Enfin, la notion d’ambiance cosy mérite d’être interrogée. Un canapé confortable n’est pas une garantie de qualité, pas plus qu’un décor ancien ou des suspensions design. L’essentiel se mesure dans l’attention portée à l’eau, à la tasse, à la fraîcheur des pâtisseries et à la possibilité de rester sans être pressé. Le sablier de Mercredi Biscuiterie, les théières adaptées de Cha Yuan ou les livres de Bernachon sont de petits indices concrets de cette attention.
Pour prolonger une journée culturelle par une boisson chaude, le calendrier du festival In Voce Veritas à Lyon peut aussi donner un prétexte à une halte sur la Presqu’île ou dans le Vieux-Lyon. Un salon de thé bien choisi ne remplace pas une sortie ; il lui donne une respiration et prolonge, à sa façon, la conversation avec la ville.
Quel salon de thé lyonnais choisir pour découvrir de nombreux thés ?
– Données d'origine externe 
This is an optimization exercise on Yosys and OpenROAD, whose aim is small area, not a production implementation.
In this exercise RTL edits were held to simulation tests only and were not proved equivalent to the original.
The clock port is modelled as an ideal driver, which makes a skipped or thinned clock tree look cheaper than it is; a real chip needs a root buffer or a tree.
Power and IR drop assume default switching activity.

==> flow/design.v (excerpt) <==
module parking_system(
  input clk,reset_n,
  input sensor_entrance, sensor_exit,
  input pushbutton_0,input pushbutton_1,
  output [3:0] digit_out,
  output reg GREEN_LED,output reg RED_LED,output reg IDLE_LED
);
==> module parking_system, before the edit <==
module parking_system(
  input clk,reset_n,
  input sensor_entrance, sensor_exit,
  input pushbutton_0,input pushbutton_1,
  output [3:0] digit_out,
  output reg GREEN_LED,output reg RED_LED,output reg IDLE_LED
);
localparam [2:0] S_IDLE = 3'b100, S_WP = 3'b011, S_WEP = 3'b111,
                 S_RP = 3'b001, S_REP = 3'b101;
localparam [10:0] G_START = 11'd1505;
localparam [12:0] A_START = 13'd3968;
localparam [10:0] B_START = 11'd1912;
function [10:0] lg;   
  input [10:0] s;
  reg [10:0] v;
  begin
    v = s ^ 11'd682;
    lg = {v[9:0], ~(v[10] ^ v[1])} ^ 11'd682;
  end
endfunction
function [12:0] la;   
  input [12:0] s;
  reg [12:0] v;
  begin
    v = s ^ 13'd2730;
    la = {v[11:0], ~(v[12] ^ v[0] ^ v[1])} ^ 13'd2730;
  end
endfunction
function [10:0] lb;   
  input [10:0] s;
  reg [10:0] v;
  begin
    v = s ^ 11'd682;
    lb = {v[9:0], ~(v[10] ^ v[1])} ^ 11'd682;
  end
endfunction
function [3:0] cstep;
  input [3:0] s;
  cstep = {s[3] ^ (s[2] & s[1] & s[0]), s[2] ^ (s[1] & s[0]), s[1] ^ s[0], ~s[0]};
endfunction
function [1:0] cq5;
  input [3:0] s;
  begin
    case (s)
      4'd0: cq5 = 2'd0;
      4'd1: cq5 = 2'd0;
      4'd2: cq5 = 2'd0;
      4'd3: cq5 = 2'd0;
      4'd4: cq5 = 2'd0;
      4'd5: cq5 = 2'd1;
      4'd6: cq5 = 2'd1;
      4'd7: cq5 = 2'd1;
      4'd8: cq5 = 2'd1;
      4'd9: cq5 = 2'd1;
      4'd10: cq5 = 2'd2;
      4'd11: cq5 = 2'd2;
      4'd12: cq5 = 2'd2;
      4'd13: cq5 = 2'd2;
      4'd14: cq5 = 2'd2;
      4'd15: cq5 = 2'd3;
      default: cq5 = 2'd0;
    endcase
  end
endfunction
reg [2:0] st;
reg [2:0] led_tmp;       
reg [2:0] ncd;           
reg old0, old1;
reg [3:0] flag;
reg [3:0] cnt0, cnt1, cnt2, cnt3;
reg [12:0] d0, d1;
reg [10:0] d2, d3;
reg [10:0] gate;
wire is_idle  = ~st[0];
wire is_wait  = st[1];
wire is_right = st[0] & ~st[1];
wire exit_dir = st[2];
wire is_rep   = is_right & exit_dir;
wire first    = is_right & led_tmp[1];    
wire r0 = is_wait & pushbutton_0 & ~old0;
wire r1 = is_wait & pushbutton_1 & ~old1;
wire [3:0] pw = gate[3:0];
wire check = is_wait & gate[4];
wire v0 = pw == 4'b1100;
wire v1 = pw == 4'b1001;
wire v2 = pw == 4'b1010;
wire v3 = pw == 4'b0101;
wire valid = v0 | v1 | v2 | v3;
wire ok = check & valid;
wire [3:0] vs = {v3, v2, v1, v0};
wire gate_end = &{~gate[10], gate[9], gate[8], gate[7], ~gate[6], ~gate[5], ~gate[3], ~gate[2], ~gate[0]};
wire e0 = &{~d0[12], d0[11], d0[10], d0[9], d0[8], d0[7], d0[6], ~d0[5], ~d0[3], ~d0[2], ~d0[1], ~d0[0]};
wire e1 = &{~d1[12], d1[11], d1[10], d1[9], d1[8], d1[7], d1[6], ~d1[5], ~d1[3], ~d1[2], ~d1[1], ~d1[0]};
wire e2 = &{~d2[9], ~d2[8], d2[7], d2[6], d2[5], ~d2[4], ~d2[3], ~d2[1], ~d2[0]};
wire e3 = &{~d3[9], ~d3[8], d3[7], d3[6], d3[5], ~d3[4], ~d3[3], ~d3[1], ~d3[0]};
wire [3:0] tend = {e3, e2, e1, e0};
wire show = is_rep & ~first;
wire [3:0] csel = ({4{~flag[0]}} & cnt0) | ({4{~flag[1]}} & cnt1) | ({4{~flag[2]}} & cnt2) | ({4{~flag[3]}} & cnt3);
wire [1:0] q5 = cq5(csel);
assign digit_out = show ? {2'b00, q5} : {1'b0, ncd};
always @(posedge clk) begin
  if (reset_n) begin
    st <= S_IDLE;
    led_tmp <= 3'b000;
    {IDLE_LED, RED_LED, GREEN_LED} <= 3'b000;
    ncd <= 0;
    old0 <= 0; old1 <= 0;
    flag <= 0;
  end else begin
    led_tmp <= st;
    {IDLE_LED, RED_LED, GREEN_LED} <= led_tmp;
    if (is_wait) begin
      old0 <= pushbutton_0;
      old1 <= pushbutton_1;
    end
    if (is_idle) begin
      if (sensor_entrance && !ncd[2]) st <= S_WP;
      else if (sensor_exit && ncd != 0) st <= S_WEP;
    end else if (is_wait) begin
      if (check) st <= valid ? {exit_dir, 2'b01} : S_IDLE;
    end else begin
      if (gate_end) st <= S_IDLE;
    end
    if (first) ncd <= exit_dir ? ncd - 1'b1 : ncd + 1'b1;
    if (ok && v0) flag[0] <= ~exit_dir;
    if (ok && v1) flag[1] <= ~exit_dir;
    if (ok && v2) flag[2] <= ~exit_dir;
    if (ok && v3) flag[3] <= ~exit_dir;
  end
end
always @(posedge clk) begin
  if (is_right && !gate_end) gate <= lg(gate);
  else if (check || !is_wait) gate <= G_START;
  else gate <= {G_START[10:5], r1 ? {gate[3:0], 1'b1} : r0 ? {gate[3:0], 1'b0} : gate[4:0]};
  d0 <= (flag[0] && !e0) ? la(d0) : A_START;
  d1 <= (flag[1] && !e1) ? la(d1) : A_START;
  d2 <= (flag[2] && !e2) ? lb(d2) : B_START;
  d3 <= (flag[3] && !e3) ? lb(d3) : B_START;
  if (flag[0]) begin if (e0) cnt0 <= cstep(cnt0); end else if (!(is_rep && !gate_end)) cnt0 <= 0;
  if (flag[1]) begin if (e1) cnt1 <= cstep(cnt1); end else if (!(is_rep && !gate_end)) cnt1 <= 0;
  if (flag[2]) begin if (e2) cnt2 <= cstep(cnt2); end else if (!(is_rep && !gate_end)) cnt2 <= 0;
  if (flag[3]) begin if (e3) cnt3 <= cstep(cnt3); end else if (!(is_rep && !gate_end)) cnt3 <= 0;
end
endmodule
Cha Yuan, au 7-9 rue des Remparts-d’Ainay dans le 2e arrondissement, propose environ 250 références et un accompagnement utile pour choisir la famille de thé, la théière et le mode d’infusion.
Où trouver des pâtisseries maison avec un thé dans le Vieux-Lyon ?
Duclef, 10 rue de la Bombarde, fabrique sur place cakes, madeleines, financiers, cinnamon rolls et tartes. Le Luminarium et Ô passage proposent aussi des pâtisseries avec leurs cartes de thé.
Existe-t-il un salon de thé avec une offre végane et sans gluten près de Lyon ?
Nous, au 105 avenue Édouard-Millaud à Craponne, propose notamment cookies, moelleux au chocolat, fondants au marron et cheesecakes adaptés à ces régimes, ainsi qu’une offre salée à midi.
Quel budget prévoir pour un thé et une pâtisserie à Lyon ?
Dans les adresses présentées, un thé se situe le plus souvent entre 4 et 6,90 €, tandis qu’une pâtisserie coûte généralement entre 3 et 8 €. Les thés de dégustation spécialisée peuvent atteindre un tarif supérieur selon leur origine.